- Excerpted data -
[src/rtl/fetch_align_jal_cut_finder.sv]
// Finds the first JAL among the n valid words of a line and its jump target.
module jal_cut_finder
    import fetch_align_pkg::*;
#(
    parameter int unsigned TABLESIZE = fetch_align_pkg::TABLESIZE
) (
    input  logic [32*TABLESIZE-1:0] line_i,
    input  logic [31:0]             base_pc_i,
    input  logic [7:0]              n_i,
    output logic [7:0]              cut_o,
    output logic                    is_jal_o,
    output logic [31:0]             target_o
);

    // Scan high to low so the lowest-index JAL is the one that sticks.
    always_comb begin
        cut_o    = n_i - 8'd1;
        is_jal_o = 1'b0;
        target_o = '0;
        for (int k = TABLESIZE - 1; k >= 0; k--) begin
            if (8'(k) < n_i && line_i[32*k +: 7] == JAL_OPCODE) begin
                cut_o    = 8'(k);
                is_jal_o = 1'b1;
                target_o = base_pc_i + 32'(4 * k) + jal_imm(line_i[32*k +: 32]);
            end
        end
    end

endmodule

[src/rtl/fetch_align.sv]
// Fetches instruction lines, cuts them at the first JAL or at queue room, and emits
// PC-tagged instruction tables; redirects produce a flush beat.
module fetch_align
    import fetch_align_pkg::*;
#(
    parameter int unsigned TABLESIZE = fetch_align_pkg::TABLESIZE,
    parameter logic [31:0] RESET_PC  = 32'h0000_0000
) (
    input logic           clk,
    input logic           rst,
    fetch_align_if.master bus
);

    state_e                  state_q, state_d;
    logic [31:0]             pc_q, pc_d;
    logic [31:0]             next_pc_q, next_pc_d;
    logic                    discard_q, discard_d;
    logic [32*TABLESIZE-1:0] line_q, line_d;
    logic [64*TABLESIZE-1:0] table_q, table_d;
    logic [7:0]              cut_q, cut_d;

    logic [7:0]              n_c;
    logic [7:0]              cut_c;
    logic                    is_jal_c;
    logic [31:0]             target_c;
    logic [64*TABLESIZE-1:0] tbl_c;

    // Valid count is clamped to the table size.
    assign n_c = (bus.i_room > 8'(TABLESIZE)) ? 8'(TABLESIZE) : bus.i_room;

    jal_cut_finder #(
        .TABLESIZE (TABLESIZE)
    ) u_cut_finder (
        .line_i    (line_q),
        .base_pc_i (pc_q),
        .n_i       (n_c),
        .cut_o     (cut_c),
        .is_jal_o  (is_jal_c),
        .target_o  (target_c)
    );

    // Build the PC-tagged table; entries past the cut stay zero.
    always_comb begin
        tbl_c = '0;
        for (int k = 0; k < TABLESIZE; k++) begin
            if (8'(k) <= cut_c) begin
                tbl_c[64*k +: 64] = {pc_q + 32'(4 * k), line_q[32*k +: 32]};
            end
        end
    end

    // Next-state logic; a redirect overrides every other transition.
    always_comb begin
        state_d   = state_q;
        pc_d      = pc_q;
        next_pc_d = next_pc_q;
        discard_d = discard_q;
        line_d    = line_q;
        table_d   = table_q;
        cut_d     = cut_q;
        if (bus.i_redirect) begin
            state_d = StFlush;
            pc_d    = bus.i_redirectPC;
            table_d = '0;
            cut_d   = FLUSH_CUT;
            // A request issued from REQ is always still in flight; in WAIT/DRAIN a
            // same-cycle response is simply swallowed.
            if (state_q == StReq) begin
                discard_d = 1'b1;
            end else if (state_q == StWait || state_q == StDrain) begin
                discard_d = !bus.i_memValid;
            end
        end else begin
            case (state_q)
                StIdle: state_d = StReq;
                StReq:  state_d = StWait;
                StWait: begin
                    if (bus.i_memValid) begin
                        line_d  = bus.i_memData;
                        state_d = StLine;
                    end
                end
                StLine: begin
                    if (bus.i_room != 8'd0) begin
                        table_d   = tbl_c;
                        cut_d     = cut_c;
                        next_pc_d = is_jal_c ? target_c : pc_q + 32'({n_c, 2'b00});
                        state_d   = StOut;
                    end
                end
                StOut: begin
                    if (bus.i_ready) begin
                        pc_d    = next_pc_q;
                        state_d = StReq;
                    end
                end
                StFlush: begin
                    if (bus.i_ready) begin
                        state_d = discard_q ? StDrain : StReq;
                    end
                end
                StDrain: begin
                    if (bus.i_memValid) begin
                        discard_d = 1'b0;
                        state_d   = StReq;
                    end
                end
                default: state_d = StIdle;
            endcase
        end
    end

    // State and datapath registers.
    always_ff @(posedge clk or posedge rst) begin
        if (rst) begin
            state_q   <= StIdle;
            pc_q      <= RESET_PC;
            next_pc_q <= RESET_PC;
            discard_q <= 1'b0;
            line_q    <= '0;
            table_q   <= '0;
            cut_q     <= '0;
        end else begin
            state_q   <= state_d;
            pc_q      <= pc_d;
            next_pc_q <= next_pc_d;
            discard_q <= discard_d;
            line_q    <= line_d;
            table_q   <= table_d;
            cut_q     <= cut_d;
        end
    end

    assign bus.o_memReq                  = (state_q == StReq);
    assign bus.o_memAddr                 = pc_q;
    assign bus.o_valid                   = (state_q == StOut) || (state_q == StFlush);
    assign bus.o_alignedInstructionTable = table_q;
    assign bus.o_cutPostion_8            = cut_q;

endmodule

---

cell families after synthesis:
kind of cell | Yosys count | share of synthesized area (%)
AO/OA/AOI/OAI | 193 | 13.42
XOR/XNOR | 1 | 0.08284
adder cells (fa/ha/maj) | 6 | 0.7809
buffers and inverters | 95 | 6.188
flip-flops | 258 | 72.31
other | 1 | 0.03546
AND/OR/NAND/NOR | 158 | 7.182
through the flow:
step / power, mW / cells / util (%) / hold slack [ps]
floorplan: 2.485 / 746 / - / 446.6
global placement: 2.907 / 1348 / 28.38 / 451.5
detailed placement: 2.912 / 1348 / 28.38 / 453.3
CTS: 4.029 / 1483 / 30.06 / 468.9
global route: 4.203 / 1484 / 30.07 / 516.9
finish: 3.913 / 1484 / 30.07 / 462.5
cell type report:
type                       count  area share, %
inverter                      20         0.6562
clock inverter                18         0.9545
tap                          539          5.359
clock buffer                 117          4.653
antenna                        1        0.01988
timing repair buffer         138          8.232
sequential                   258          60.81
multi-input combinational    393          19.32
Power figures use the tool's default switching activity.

* * *

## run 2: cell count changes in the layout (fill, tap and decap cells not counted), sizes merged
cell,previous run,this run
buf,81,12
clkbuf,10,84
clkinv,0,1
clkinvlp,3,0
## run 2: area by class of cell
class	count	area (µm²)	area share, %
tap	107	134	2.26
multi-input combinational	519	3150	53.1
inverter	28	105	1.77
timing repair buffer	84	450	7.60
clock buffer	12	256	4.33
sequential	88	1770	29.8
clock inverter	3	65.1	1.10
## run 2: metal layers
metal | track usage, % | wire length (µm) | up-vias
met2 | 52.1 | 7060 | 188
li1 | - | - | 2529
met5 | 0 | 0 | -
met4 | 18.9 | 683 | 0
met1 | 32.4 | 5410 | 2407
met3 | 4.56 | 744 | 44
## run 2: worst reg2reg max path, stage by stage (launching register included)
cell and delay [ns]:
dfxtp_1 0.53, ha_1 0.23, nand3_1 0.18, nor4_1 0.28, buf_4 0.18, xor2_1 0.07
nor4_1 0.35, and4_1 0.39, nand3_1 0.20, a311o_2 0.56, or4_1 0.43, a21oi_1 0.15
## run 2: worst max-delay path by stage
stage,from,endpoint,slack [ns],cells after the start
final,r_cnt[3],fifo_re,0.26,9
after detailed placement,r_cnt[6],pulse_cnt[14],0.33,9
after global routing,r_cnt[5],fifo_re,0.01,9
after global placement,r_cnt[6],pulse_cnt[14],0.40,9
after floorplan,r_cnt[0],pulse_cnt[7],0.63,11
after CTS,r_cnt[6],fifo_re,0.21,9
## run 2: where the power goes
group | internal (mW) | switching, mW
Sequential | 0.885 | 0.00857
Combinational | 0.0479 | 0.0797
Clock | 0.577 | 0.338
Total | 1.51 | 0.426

- Exercise objective -
Work out the count of lines in the data above containing the string "slack". Give it alone.

- Output of the exercise -
2